Когда Джованни Бельтраффио вышел на двор, чтобы умыться свежей водой из колодца, он услыхал пронзительный, визгливый, точно женский голос, каким Леонардо кричал в тех припадках мгновенного, сильного, но никому не страшного гнева, которые иногда бывали у него.
– Кто, кто, говори, болван, пьяная твоя рожа, кто просил тебя лошадей лечить у коновала?
– Помилуйте, мессере, разве можно больной лошади не лечить?
– Лечить! Ты думаешь, ослиная твоя голова, этим вонючим снадобьем?..
– Не снадобьем, а слово есть такое – заговор. Вы этого дела не разумеете – оттого и сердитесь...
– Убирайся ты к черту со своими заговорами! Ну куда ему, неучу, живодеру, лечить, когда он о строении тела, об анатомии не слыхивал?
Настаджо поднял свои заплывшие ленивые глаза, посмотрел исподлобья на хозяина и молвил с видом бесконечного презрения:
– Анатомия!
– Негодяй!.. Вон, вон из дому моего!..
Конюх и бровью не повел: по давнему опыту знал он, что, когда вспышка минутного гнева пройдет, хозяин будет заискивать перед ним, только бы он остался, ибо ценил в нем великого знатока и любителя лошадей.
– Я и то хотел просить расчета, – проговорил Настаджо. – Три месяца жалованья за вашей милостью. А что касается сена, вины моей нет. Марко на овес денег не выдает.
– Это еще что такое? Как он смеет не давать, когда я велел?
Конюх пожал плечами, отвернулся, показывая, что не желает более разговаривать, деловито крякнул и снова принялся чистить лошадь, с таким видом, как будто хотел выместить на ней свою злобу.
Джованни слушал, с любопытно-веселой улыбкой, вытирая полотенцем лицо, красное от холодной воды.
– Ну что же, мастер? Пойдем, что ли? – спросил Астро, которому надоело ждать.
– Погоди, – молвил Леонардо, – я должен спросить Марко об овсе. Правду ли говорит этот мошенник?..
Он вошел в дом. Джованни последовал за ним.

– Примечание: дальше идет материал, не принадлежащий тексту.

==> src/rtl/sb_pkg.sv <==
package sb_pkg;
  parameter int SB_NREG = 8;
  localparam int SB_REG_W = $clog2(SB_NREG);
  localparam int SB_NCLS = 3;

  typedef enum logic [1:0] {
    CLS_INT = 2'd0,
    CLS_FP  = 2'd1,
    CLS_LS  = 2'd2
  } fu_cls_e;

  typedef struct packed {
    logic [SB_REG_W-1:0] src0;
    logic [SB_REG_W-1:0] src1;
    logic [SB_REG_W-1:0] dst;
    fu_cls_e             cls;
  } sb_instr_t;
endpackage

==> src/rtl/sb_window.sv <==
module sb_window
  import sb_pkg::*;
#(
  parameter int WIN = 4,
  localparam int IDX_W = $clog2(WIN),
  localparam int OCC_W = $clog2(WIN + 1)
) (
  input  logic             clk,
  input  logic             rst_n,
  input  logic             enq,
  input  sb_instr_t        enq_ins,
  input  logic             deq,
  input  logic [IDX_W-1:0] deq_idx,
  output sb_instr_t        ent [WIN],
  output logic [OCC_W-1:0] occ,
  output logic             full
);

  sb_instr_t        ent_nxt [WIN];
  logic [OCC_W-1:0] occ_nxt;
  logic [OCC_W-1:0] occ_after;
  logic             upd_en;

  assign full   = (occ == OCC_W'(WIN));
  assign upd_en = enq | deq;

  // Close the gap left by the departing entry, then append at the tail.
  always_comb begin
    occ_after = occ - OCC_W'(deq);
    for (int i = 0; i < WIN; i++) begin
      if (deq && (IDX_W'(i) >= deq_idx)) begin
        ent_nxt[i] = ent[(i < WIN - 1) ? i + 1 : i];
      end else begin
        ent_nxt[i] = ent[i];
      end
    end
    if (enq) begin
      ent_nxt[IDX_W'(occ_after)] = enq_ins;
    end
    occ_nxt = occ_after + OCC_W'(enq);
  end

  always_ff @(posedge clk or negedge rst_n) begin
    if (!rst_n) begin
      occ <= '0;
      for (int i = 0; i < WIN; i++) begin
        ent[i] <= '0;
      end
    end else if (upd_en) begin
      occ <= occ_nxt;
      for (int i = 0; i < WIN; i++) begin
        ent[i] <= ent_nxt[i];
      end
    end
  end

  p_full_hold_r8: assert property (@(posedge clk) disable iff (!rst_n)
    (full && !deq) |=> (occ == $past(occ)));

  p_occ_bound_r8: assert property (@(posedge clk) disable iff (!rst_n)
    occ <= OCC_W'(WIN));

  p_one_issue_r12: assert property (@(posedge clk) disable iff (!rst_n)
    1'b1 |=> ({1'b0, occ} + 1'b1 >= {1'b0, $past(occ)}));

endmodule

Марко работал в мастерской. Как всегда, исполняя правила учителя с математическою точностью, отмеривал он черную краску для теней крохотной свинцовой ложечкой, то и дело справляясь с бумажкой, исписанной цифрами. Капли пота выступили на лбу его; жилы вздулись на шее. Он тяжело дышал, точно вскатывал камень на гору. Крепко сжатые губы, сгорбленная спина, упрямо торчавший рыжий хохол и красные руки с корявыми толстыми пальцами, как будто говорили: терпение и труд все перетрут.
– Ах, мессер Леонардо, вы еще не ушли. Пожалуйста, не можете ли проверить это вычисление? Я, кажется, запутался...
– Хорошо, Марко. Потом. А я вот о чем хотел тебя спросить. Правда ли, что ты денег не выдаешь на овес лошадям?
– Не выдаю.
– Как же так, друг мой? Ведь я говорил тебе, – продолжал художник, все более робким и нерешительным взором поглядывая на строгое лицо домоправителя, – я говорил тебе, Марко, непременно выдавай на овес лошадям. Разве ты не помнишь?..
– Помню. Да денег нет.
– Ну вот, вот, я так и знал, – опять денег нет! Помилуй, Марко, сам посуди, разве могут быть лошади без овса?
Марко ничего не ответил, только сердито отбросил кисть.
Джованни следил, как изменяются выражения их лиц: теперь учитель похож был на ученика, ученик на учителя.